Preguntar a los palestinos qué piensan de la violencia o si la condenan -una táctica de entrevista muy trillada- es pasar por alto el hecho de que experimentamos esta violencia a diario. Invade nuestra carne, bajo las bombas, en los puestos de control, entre rejas, en la calle o simplemente mientras recogemos aceitunas. Ningún padre, ya sea cristiano, judío, musulmán o budista, debería tener que enterrar nunca a su hijo.

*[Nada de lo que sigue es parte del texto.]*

**config.mk**
```make
export PLATFORM = sky130hd
export DESIGN_NAME = pll_reset_seq
export DESIGN_NICKNAME = d
export VERILOG_FILES = /design/src/rtl/pll_reset_seq_pkg.sv /design/src/rtl/pll_reset_seq_sync_bit.sv /design/src/rtl/pll_reset_seq.sv
export SDC_FILE = /design/constraint.sdc
export NUM_CORES = 1
export LEC_CHECK = 0
export CAP_MARGIN = 20
export CELL_PAD_IN_SITES_DETAIL_PLACEMENT = 1
export CELL_PAD_IN_SITES_GLOBAL_PLACEMENT = 1
export CORE_ASPECT_RATIO = 0.6
export CORE_MARGIN = 8
export CORE_UTILIZATION = 45
export CTS_CLUSTER_DIAMETER = 30
export CTS_CLUSTER_SIZE = 12
export DETAILED_ROUTE_END_ITERATION = 10
export HOLD_SLACK_MARGIN = 0.06
export PLACE_DENSITY_LB_ADDON = 0.1
export SETUP_SLACK_MARGIN = 0.5
export SLEW_MARGIN = 20
export SYNTH_ARGS = -nofsm -noshare
export SYNTH_HDL_FRONTEND = slang
export SYNTH_SLANG_ARGS = --single-unit
```
**constraint.sdc**
```tcl
create_clock -name clock -period 4 [get_ports clock]
set_clock_uncertainty 0.2 [all_clocks]
set_input_delay 0.8 -clock clock [delete_from_list [all_inputs] [get_ports clock]]
set_output_delay 0.8 -clock clock [all_outputs]
set_load 0.05 [all_outputs]
```
**src/rtl/pll_reset_seq_pkg.sv**
```systemverilog
// Shared types and helpers for the PLL reset sequencer.
// Holds the sequencer state encoding and the shared-counter width calculation.
package pll_reset_seq_pkg;

  localparam int RETRY_W = 4;

  typedef enum logic [2:0] {
    ST_PLLRST = 3'd0,
    ST_WAIT   = 3'd1,
    ST_STABLE = 3'd2,
    ST_RUN    = 3'd3,
    ST_FAIL   = 3'd4
  } state_e;

  // One counter serves every timed state, so size it for the longest interval.
  function automatic int cnt_width(input int a, input int b, input int c);
    int m;
    m = a;
    if (b > m) m = b;
    if (c > m) m = c;
    return $clog2(m) + 1;
  endfunction

endpackage

```
**src/rtl/pll_reset_seq_sync_bit.sv**
```systemverilog
// Single-bit synchroniser: a STAGES-deep flop chain with synchronous reset to 0.
// Kept generic so other asynchronous status bits can reuse it.
module sync_bit #(
  parameter int STAGES = 2
) (
  input  logic clock,
  input  logic reset,
  input  logic d_i,
  output logic q_o
);

  logic [STAGES-1:0] sync_q;
  logic [STAGES-1:0] sync_d;

  always_comb begin
    sync_d = {sync_q[STAGES-2:0], d_i};
  end

  always_ff @(posedge clock) begin
    if (reset) begin
      sync_q <= '0;
    end else begin
      sync_q <= sync_d;
    end
  end

  assign q_o = sync_q[STAGES-1];

endmodule

```
**src/rtl/pll_reset_seq.sv**
```systemverilog
// PLL reset sequencer: pulses PLL reset, qualifies lock, releases system reset,
// and retries a bounded number of times before latching failure.
//
// state  | meaning
// PLLRST | holding the PLL in reset for PLL_RST_CYCLES
// WAIT   | PLL released, waiting for synchronised lock or timeout
// STABLE | lock seen, counting consecutive locked cycles
// RUN    | system reset released, watching for loss of lock
// FAIL   | retries exhausted; held until reset
module pll_reset_seq
  import pll_reset_seq_pkg::*;
#(
  parameter int SYNC_STAGES    = 2,
  parameter int PLL_RST_CYCLES = 16,
  parameter int TIMEOUT_CYCLES = 65536,
  parameter int STABLE_CYCLES  = 1024,
  parameter int MAX_RETRIES    = 3
) (
  input  logic               clock,
  input  logic               reset,
  input  logic               pll_lock_i,
  output logic               pll_reset_o,
  output logic               sys_reset_o,
  output logic               ready_o,
  output logic               lost_o,
  output logic               fail_o,
  output logic [RETRY_W-1:0] retries_o
);

  localparam int CNT_W = cnt_width(PLL_RST_CYCLES, TIMEOUT_CYCLES, STABLE_CYCLES);
  localparam logic [CNT_W-1:0]   RST_LAST  = CNT_W'(PLL_RST_CYCLES - 1);
  localparam logic [CNT_W-1:0]   TO_LAST   = CNT_W'(TIMEOUT_CYCLES - 1);
  localparam logic [CNT_W-1:0]   STB_LAST  = CNT_W'(STABLE_CYCLES - 1);
  localparam logic [RETRY_W-1:0] RETRY_MAX = RETRY_W'(MAX_RETRIES);
  localparam logic [RETRY_W-1:0] RETRY_SAT = '1;

  logic lock_s;

  state_e             state_q, state_d;
  logic [CNT_W-1:0]   cnt_q, cnt_d;
  logic [RETRY_W-1:0] retries_q, retries_d;
  logic               pll_reset_q, pll_reset_d;
  logic               sys_reset_q, sys_reset_d;
  logic               ready_q, ready_d;
  logic               lost_q, lost_d;
  logic               fail_q, fail_d;

  sync_bit #(
    .STAGES(SYNC_STAGES)
  ) u_lock_sync (
    .clock(clock),
    .reset(reset),
    .d_i  (pll_lock_i),
    .q_o  (lock_s)
  );

  always_ff @(posedge clock) begin
    if (reset) begin
      state_q     <= ST_PLLRST;
      cnt_q       <= '0;
      retries_q   <= '0;
      pll_reset_q <= 1'b1;
      sys_reset_q <= 1'b1;
      ready_q     <= 1'b0;
      lost_q      <= 1'b0;
      fail_q      <= 1'b0;
    end else begin
      state_q     <= state_d;
      cnt_q       <= cnt_d;
      retries_q   <= retries_d;
      pll_reset_q <= pll_reset_d;
      sys_reset_q <= sys_reset_d;
      ready_q     <= ready_d;
      lost_q      <= lost_d;
      fail_q      <= fail_d;
    end
  end

  always_comb begin
    state_d   = state_q;
    retries_d = retries_q;
    cnt_d     = cnt_q + CNT_W'(1);
    case (state_q)
      ST_PLLRST: begin
        if (cnt_q == RST_LAST) state_d = ST_WAIT;
      end
      ST_WAIT: begin
        // Lock takes priority over a timeout landing in the same cycle.
        if (lock_s) begin
          state_d = ST_STABLE;
        end else if (cnt_q == TO_LAST) begin
          if (retries_q < RETRY_MAX) begin
            state_d = ST_PLLRST;
            if (retries_q != RETRY_SAT) retries_d = retries_q + RETRY_W'(1);
          end else begin
            state_d = ST_FAIL;
          end
        end
      end
      ST_STABLE: begin
        if (!lock_s) begin
          state_d = ST_WAIT;
        end else if (cnt_q == STB_LAST) begin
          state_d = ST_RUN;
        end
      end
      ST_RUN: begin
        if (!lock_s) state_d = ST_PLLRST;
      end
      ST_FAIL: begin
        state_d = ST_FAIL;
      end
      default: begin
        state_d = ST_PLLRST;
      end
    endcase
    if (state_d != state_q || state_q == ST_RUN || state_q == ST_FAIL) begin
      cnt_d = '0;
    end
  end

  // Outputs are decoded from the next state so they register alongside it.
  always_comb begin
    pll_reset_d = (state_d == ST_PLLRST) || (state_d == ST_FAIL);
    sys_reset_d = (state_d != ST_RUN);
    ready_d     = (state_d == ST_RUN);
    fail_d      = (state_d == ST_FAIL);
    lost_d      = (state_q == ST_RUN) && (state_d == ST_PLLRST);
  end

  assign pll_reset_o = pll_reset_q;
  assign sys_reset_o = sys_reset_q;
  assign ready_o     = ready_q;
  assign lost_o      = lost_q;
  assign fail_o      = fail_q;
  assign retries_o   = retries_q;

endmodule
```
==> results of run 1 <==
==> final timing paths <==
check                                              to  slack, ns  depth (start not counted)
worst max register to register           retries_o[0]       1.23                          9
worst min register to register  u_lock_sync.sync_q[1]       0.24                          1
worst min-delay path            u_lock_sync.sync_q[1]       0.24                          1
worst max-delay path                     retries_o[0]       1.23                          9
==> power by group through the flow <==
stage	logic (mW)	registers (mW)	clock network [mW]
after global placement	0.0135	0.322	0
after detailed placement	0.0146	0.323	0
after floorplan	0.0111	0.322	0
after CTS	0.0146	0.316	0.324
final	0.0144	0.316	0.317
after global routing	0.0161	0.316	0.340
==> cell type report <==
class                      instances  area [sq um]  share of cell area (%)
tap                               34         42.54                   2.753
inverter                           4         15.01                  0.9717
timing repair buffer              11         110.1                   7.126
sequential                        31         620.6                   40.16
multi-input combinational        106         639.4                   41.38
clock inverter                     2         35.03                   2.267
clock buffer                       6         82.58                   5.344
==> flip-flops by register name, indices dropped and copies added (netlist names) <==
register            flops
cnt_q                  17
retries_o               4
state_q                 3
u_lock_sync.sync_q      2
fail_o                  1
lost_o                  1
pll_reset_o             1
ready_o                 1
sys_reset_o             1
==> layer usage <==
metal / GRT usage (%) / up-vias
met5: 0 / -
met4: 4.455 / 0
met3: 4.789 / 2
met2: 19.03 / 13
met1: 17.51 / 494
li1: - / 524
==> critical path: cells and delay by family, from the launching register on <==
family	cells	cell delay [ns]
flops	1	0.39
fa+ha+maj	2	0.47
simple gates	6	1.42
xor+xnor	1	0.16
==> logic make-up after synthesis <==
| group | count (synthesis) | share of synthesized area, % |
|---|---|---|
| fa+ha+maj | 3 | 2.888 |
| buf+inv | 8 | 3.079 |
| compound gates | 10 | 6.160 |
| xor+xnor | 15 | 10.11 |
| flops | 31 | 47.74 |
| simple gates | 78 | 30.03 |
==> metrics by stage <==
| step | hold WS, ns | power (mW) | worst slack (ns) |
|---|---|---|---|
| floorplan | 0.2138 | 0.3328 | 1.743 |
| global placement | 0.2246 | 0.3359 | 1.347 |
| detailed placement | 0.2268 | 0.3372 | 1.255 |
| CTS | 0.2480 | 0.6545 | 1.235 |
| global route | 0.2675 | 0.6725 | 1.017 |
| finish | 0.2413 | 0.6479 | 1.233 |
==> placed cells by master, fill, tap and decap left out, drive strengths merged <==
cell	instances
a21oi	3
bufinv	1
a21o	1
xnor2	6
nand2	10
dfxtp	31
nor3	8
clkdlybuf4s50	11
ha	3
and4	1
nor3b	1
nor2b	5
o211ai	1
o31ai	2
nor2	27
clkbuf	6
nor4	6
and3	2
xor2	9
and4b	1
clkinv	1
a211oi	3
nand2b	4
nand3	9
inv	4
nand4	4
==> flow_summary.json, run 1 <==
{
  "status": "finished clean",
  "critical_path.slowest_cell": "nor3b_1",
  "drv_cap": 0,
  "fill_cells": 324,
  "leakage_nw": 0.5816,
  "firstDrtPassIters": 4,
  "synth_fp_nets": 151,
  "fp.coreArea_sq_mm": 0.002815,
  "final_util_pct": 54.89,
  "wl_met2_um": 1294,
  "crit_chain": "ha_1, and3_1, nand2_1, nor4_1, ha_1, nor3b_1, nand2_1, xor2_1, nor2_1",
  "drc": 0,
  "cts_tree": "yes",
  "wl_met3_um": 119,
  "fmaxAchievable_mhz": 361.3,
  "synth_commonest_cells": "dfxtp_1 (31), nor2_1 (27), nand2_1 (10)",
  "yosys-top-cells-area": "dfxtp_1 (48%), nor2_1 (7.8%), xor2_1 (6.1%), xnor2_1 (4.0%), nand3_1 (3.5%)",
  "tightest_slew_ns": 0.5174,
  "drv_slew": 0,
  "n_antenna_cell": 0,
  "ctsResizeCount": 0,
  "ant_nets": 0,
  "cts_setup_buffers": 0,
  "grt_pass1_vias": 1079,
  "initial_core_util_pct": 46.18,
  "drive_gt1_share_pct": 8.125,
  "num_io_pins": 12,
  "cts_sinks": 31,
  "p_int_uw": 520.2,
  "async_reset_ff_share_pct": 0,
  "dpl_cell_area_sq_mm": 0.001428,
  "wire_per_inst_um": 15.56,
  "ys.flop_type": "dfxtp_1",
  "synth-edff-count": 0,
  "place.detailed.hpwl_um": 2127,
  "antenna_found_initial": 0,
  "ys_ff_latch": 31,
  "cp-start-kind": "register",
  "grt_pass1_wl_um": 5140,
  "cts_root_buf": "clkbuf_8",
  "syn_inst": 145,
  "synth_cell_types": 28,
  "seqPwrFrac_pct": 48.8,
  "clockBufferDepth": 2,
  "r2r-start": "cnt_q[0]",
  "power_density_mw_per_mm2": 419.3,
  "totalWireLength_um": 3018,
  "final_area_sq_mm": 0.001545,
  "crit_path_max_incr_delay_ns": 0.47,
  "hold_class": "reg2reg",
  "vias": 1033,
  "numCtsBuffers": 5,
  "hp-start": "u_lock_sync.sync_q[0]",
  "cts.htree.levels": 2,
  "finalNonFillerCells": 194,
  "viasPerCell": 5.325,
  "syn2layout_area_growth_pct": 18.86,
  "period_needed_ns": 2.767,
  "synth_top_area_share_pct": 47.74,
  "grt_max_degree": 18,
  "rsz0062_at_grt": "no",
  "dieArea_sq_mm": 0.004921,
  "combPwrFrac_pct": 2.2,
  "setup_violations": 0,
  "layout.nets": 165,
  "dr.first_iter.drc_count": 84,
  "clk_pin_slew_ns": 0.07,
  "ir_drop_mv": 0.2293,
  "criticalPathCategory": "reg2reg",
  "std_cell_rows": 15,
  "die_w_um": 85.39,
  "met1_length_um": 1594,
  "dp_cells": 186,
  "arrival_ns": 2.72,
  "track_usage_pct": 13.14,
  "end_kind": "register",
  "place.gp.congestion": 0.7544,
  "synth_top_area_cell": "dfxtp_1",
  "post-route-period-util_pct": 69.19,
  "critPathLaunch": "cnt_q[0]",
  "p_sw_uw": 127.6,
  "hold_viol_final": 0,
  "clockPowerShare_pct": 49.0,
  "timing.setup.tns_ns": 0,
  "slew_headroom_pct": 65.43,
  "clock_latency_ns": 0.28,
  "synth.avg_cell_area_sq_um": 8.965,
  "netlist_area_sq_mm": 0.001300,
  "highest_layer": "met4",
  "ctsHoldBuffers": 0,
  "synth.most_common_cell": "dfxtp_1",
  "synth_warnings": 0,
  "die_h_um": 57.64,
  "yosysSeqAreaShare_pct": 47.74,
  "required_ns": 3.95,
  "portBuffers": 11,
  "cp_max_fo": 8,
  "grt_overflow": 0,
  "sw_frac_of_total_pct": 19.70
}
No activity file was read; power rests on OpenSTA's default activity.
==> run 2: changes to the inputs <==
Settings changed: CORE_UTILIZATION 45 to 42.
Clock period 4 ns to 2.71 ns, I/O delays scaled along.
==> run 2 against run 1 <==
Hold slack improved by 0.012 ns; power rose by 39%; first-iteration DRC count fell by 67%; critical path depth did not move; die area rose by 5.5%.
==> flow_summary.json, run 2 (synthesis results as in run 1) <==
{
  "p_int_uw": 710.0,
  "vias": 1161,
  "status": "finished clean",
  "layout.nets": 180,
  "cp_max_fo": 5,
  "slew_headroom_pct": 65.52,
  "regToRegSetupSlack_ns": 0.42,
  "arrival_ns": 2.27,
  "most-common-layout-cells": "nor2_1 (25), dfxtp_1 (25), buf_4 (13)",
  "place.detailed.hpwl_um": 2288,
  "leakage_nw": 0.6977,
  "hp-start": "cnt_q[0]",
  "totalWireLength_um": 3770,
  "cts_sinks": 31,
  "wire_per_inst_um": 17.37,
  "largest_register_ffs": 17,
  "critPathCapture": "cnt_q[13]",
  "clockBufferDepth": 2,
  "required_ns": 2.69,
  "p_sw_uw": 191.4,
  "fill_cells": 334,
  "rsz0062_at_grt": "yes",
  "drc": 0,
  "n_antenna_cell": 0,
  "dieArea_sq_mm": 0.005190,
  "tightest_slew_ns": 0.5156,
  "portBuffers": 11,
  "hold_viol_final": 0,
  "setup_ws_ns": 0.4151,
  "numCtsBuffers": 5,
  "timing.setup.tns_ns": 0,
  "num_io_pins": 12,
  "drv_cap": 0,
  "grt_max_degree": 12,
  "clk_pin_slew_ns": 0.07,
  "drive_gt1_share_pct": 26.29,
  "firstDrtPassIters": 4,
  "cts.htree.levels": 2,
  "setup_violations": 0,
  "grt_overflow": 0,
  "critPathLaunch": "cnt_q[4]",
  "ctsHoldBuffers": 0,
  "r2r-start": "cnt_q[4]",
  "sw_frac_of_total_pct": 21.23,
  "fp.coreArea_sq_mm": 0.002909,
  "cp-start-kind": "register",
  "hold_class": "reg2reg",
  "cts_root_buf": "clkbuf_8",
  "ant_nets": 0,
  "reg2reg_to": "cnt_q[13]",
  "ir_drop_mv": 0.2774,
  "post-route-period-util_pct": 84.68,
  "end_kind": "register",
  "combPwrFrac_pct": 4.1,
  "track_usage_pct": 13.75,
  "criticalPathCategory": "reg2reg",
  "dr.first_iter.drc_count": 28,
  "grt_pass1_vias": 1156,
  "drv_slew": 0,
  "antenna_found_initial": 0,
  "place.gp.congestion": 0.8042,
  "top_register": "cnt_q",
  "cts_tree": "yes",
  "period_needed_ns": 2.295,
  "initial_core_util_pct": 44.69,
  "seqPwrFrac_pct": 51.5,
  "fmaxAchievable_mhz": 435.7,
  "syn2layout_area_growth_pct": 35.51,
  "power_density_mw_per_mm2": 511.7,
  "std_cell_rows": 15,
  "die_w_um": 87.83,
  "grt_pass1_wl_um": 5292,
  "viasPerCell": 5.350,
  "clock_latency_ns": 0.29,
  "die_h_um": 59.10,
  "pre_cts_slack_ns": 0.2031,
  "clockPowerShare_pct": 44.4,
  "r2r_cells": 9
}
## run 2: changes by cell type in the layout (fill, tap and decap cells not counted), moves of 3 or more
cell / change
buf_4: +13
clkdlybuf4s50_1: -4
dfxtp_1: -6
dfxtp_4: +4
dlygate4sd2_1: +3
## run 2: power by group through the flow
stage / clock network (mW) / registers [mW] / logic, mW
floorplan: 0 / 0.477 / 0.0174
global placement: 0 / 0.478 / 0.0225
detailed placement: 0 / 0.478 / 0.0239
CTS: 0.409 / 0.467 / 0.0306
global route: 0.431 / 0.465 / 0.0402
finish: 0.400 / 0.465 / 0.0367
## run 2: worst min-delay path by stage
stage                     cells past startpoint  slack [ns]                    end
after floorplan                               1        0.21  u_lock_sync.sync_q[1]
after global placement                        1        0.23  u_lock_sync.sync_q[1]
after detailed placement                      1        0.24  u_lock_sync.sync_q[1]
after CTS                                     1        0.25  u_lock_sync.sync_q[1]
after global routing                          1        0.27  u_lock_sync.sync_q[1]
final                                         1        0.25               cnt_q[0]
## run 2: final cells by class
| cell class | instances | area, sq um | share of cell area (%) |
|---|---|---|---|
| multi-input cells | 106 | 726.9 | 41.26 |
| flip-flops and latches | 31 | 638.1 | 36.22 |
| well taps | 42 | 52.55 | 2.983 |
| repair buffers | 26 | 229.0 | 13.00 |
| inverters | 4 | 15.01 | 0.8523 |
| clock buffers | 8 | 100.1 | 5.682 |
## run 2: metrics by stage
step	hold WS (ns)	instance area (sq um)	total power [mW]	util, %	std cells
after floorplan	0.2138	1338	0.4945	-	145
after global routing	0.2653	1762	0.9363	60.56	217
final	0.2529	1762	0.9014	60.56	217
after CTS	0.2520	1627	0.9067	55.91	207
after global placement	0.2255	1476	0.5003	50.75	195
after detailed placement	0.2369	1476	0.5020	50.75	195
## run 2: repair_timing
item | 4_1_cts | 5_1_grt
pin swaps | 1 | 3
cloned | 0 | 1
buffers inserted | 4 | 9
resized for setup | 11 | 17
endpoints found under the setup margin | 27 | 25
## run 2: routing by layer
metal / track usage [%] / routed length, um
met5: 0 / 0
met2: 21.11 / 1811
met1: 15.92 / 1734
met4: 8.738 / 91
met3: 4.979 / 132
## run 2: worst max-delay path: stages (launching register included)
cell     delay [ns]
dfxtp_4        0.37
and4_4         0.27
nand3_4        0.10
nor4_4         0.30
ha_2           0.25
nor2_2         0.05
and4b_1        0.25
a21oi_4        0.18
buf_6          0.16
nor2_1         0.05
==> patch (settings of run 1) <==
The 5 states of `state_e` get a one-hot encoding in 5 bits.
--- a/src/rtl/pll_reset_seq_pkg.sv
+++ b/src/rtl/pll_reset_seq_pkg.sv
@@ -4,12 +4,12 @@
 
   localparam int RETRY_W = 4;
 
-  typedef enum logic [2:0] {
-    ST_PLLRST = 3'd0,
-    ST_WAIT   = 3'd1,
-    ST_STABLE = 3'd2,
-    ST_RUN    = 3'd3,
-    ST_FAIL   = 3'd4
+  typedef enum logic [4:0] {
+    ST_PLLRST = 5'b00001,
+    ST_WAIT   = 5'b00010,
+    ST_STABLE = 5'b00100,
+    ST_RUN    = 5'b01000,
+    ST_FAIL   = 5'b10000
   } state_e;
 
   // One counter serves every timed state, so size it for the longest interval.
Check against the original RTL: no difference found for any inputs over 10 cycles, from zero or initial values and one cycle with reset high; not proved beyond that.
==> patch against run 1 <==
Setup slack got worse by 0.25 ns; wire length increased by 34%; via count increased by 27%; count of clock-buffer cells in the layout increased by 1; final cell count increased by 17%; cell area increased by 16%; area after synthesis increased by 21%; sequential cell count increased by 2.
Power is not compared: it rests on default switching activity, and its combinational part moved more than twofold at a synthesized area within 25%.
==> patch: results (changes against run 1) <==
.. list-table::
   :header-rows: 1

   * - Metric
     - Value
   * - WL met2
     - 1794 um (+39%)
   * - Number of global-route vias before repair
     - 1399 (+30%)
   * - Half-perimeter wire length after placement
     - 2961 um (+39%)
   * - Family with the most delay on the worst path
     - simple AND/OR/NAND/NOR gates
   * - First-pass GRT wire length
     - 6893 um (+34%)
   * - Layout buffer count excluding clock buffers
     - 13 (+2)
   * - Cell variety after synth
     - 44 (+57%)
   * - Multi-input gates
     - 126 (+19%)
   * - Delay of the slowest cell on the worst path
     - 0.66 ns (+0.19 ns)
   * - Clock-cell share
     - 4.805% (-2.8 points)
   * - Sinks on Clock Net
     - 33 (+6.5%)
   * - Result of the run
     - completed
   * - Global router's overall resource usage
     - 15.76% (+2.6 points)
   * - Share of layout cells above drive strength 1
     - 9.341% (+1.2 points)
   * - Syn_nets
     - 176 (+17%)
   * - Data buffer area share
     - 6.964% (-0.16 points)
   * - Clock buffer count
     - 7 (+1)
   * - Flip-flop and latch area
     - 660.6 um2 (+6.5%)
   * - Multi-input combinational cell area
     - 857.1 um2 (+34%)
   * - Met3 demand-to-capacity share in global routing
     - 3.957% (-0.83 points)
   * - Post-Route M1 WL
     - 1994 um (+25%)
   * - Slowest cell on the critical path
     - sky130_fd_sc_hd__o2111ai_2
   * - Ratio of routed vias to standard cells
     - 5.771 (+8.4%)
   * - Nets
     - 189 (+15%)
   * - Sequential cell area fraction in the yosys report
     - 42.14% (-5.6 points)
   * - Most instantiated cells after synthesis
     - sky130_fd_sc_hd__dfxtp_1, sky130_fd_sc_hd__nor3_1, sky130_fd_sc_hd__xor2_1, sky130_fd_sc_hd__nand3_1, sky130_fd_sc_hd__nor2_1
   * - Pin count of the biggest net entering global routing
     - 20 (+2)
   * - Met3 wire len
     - 186 um (+56%)
   * - Measured slew at the worst slew-check pin
     - 0.7847 ns (+0.2673 ns)
   * - Setup slack of the most critical reg-to-reg path
     - 0.98 ns (-0.25 ns)
   * - Non-CTS inverters
     - 3 (-1)
   * - Met2 Resource Use GR
     - 23.79% (+4.8 points)
   * - Synth top area cells
     - sky130_fd_sc_hd__dfxtp_1, sky130_fd_sc_hd__nor3_1, sky130_fd_sc_hd__xor2_1
   * - Iteration-0 DRC count of the detailed router
     - 58 (-31%)
   * - Per-cell routed wire length
     - 17.88 um (+15%)
   * - Fillcell total
     - 390 (+20%)
   * - Gp weighted congestion
     - 0.8977 (+19%)
   * - Top fanout value on the critical path
     - 17 (+9)
   * - Met1 track demand over resource in global routing
     - 20.48% (+3.0 points)
-- patch: cell types whose count changed after synthesis, moves of 3 or more --
cell	run 1	this run
sky130_fd_sc_hd__and3_1	1	4
sky130_fd_sc_hd__nor3_1	8	25
sky130_fd_sc_hd__nor2_1	27	10
sky130_fd_sc_hd__nand2b_1	4	1
sky130_fd_sc_hd__nand4_1	4	1
-- patch: logic make-up after synthesis --
kind of cell | after synthesis | synth area share [%]
simple gates | 84 | 31.21
flops | 33 | 42.14
compound gates | 19 | 9.498
xor+xnor | 17 | 9.497
buf+inv | 10 | 3.192
fa+ha+maj | 4 | 3.192
mux | 2 | 1.277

Palestinos inspeccionan la destruida mezquita de los mártires de Al Aqsa en la Franja de Gaza. | EFE

Hace 76 años, en 1948, 750.000 palestinos fueron expulsados de sus tierras y obligados al exilio -incluida toda mi familia paterna- en una campaña de limpieza étnica conocida como la Nakba. Desde octubre de 2023, dos millones de palestinos de Gaza han vuelto a ser desplazados, muchos de ellos ya refugiados de la Nakba de 1948.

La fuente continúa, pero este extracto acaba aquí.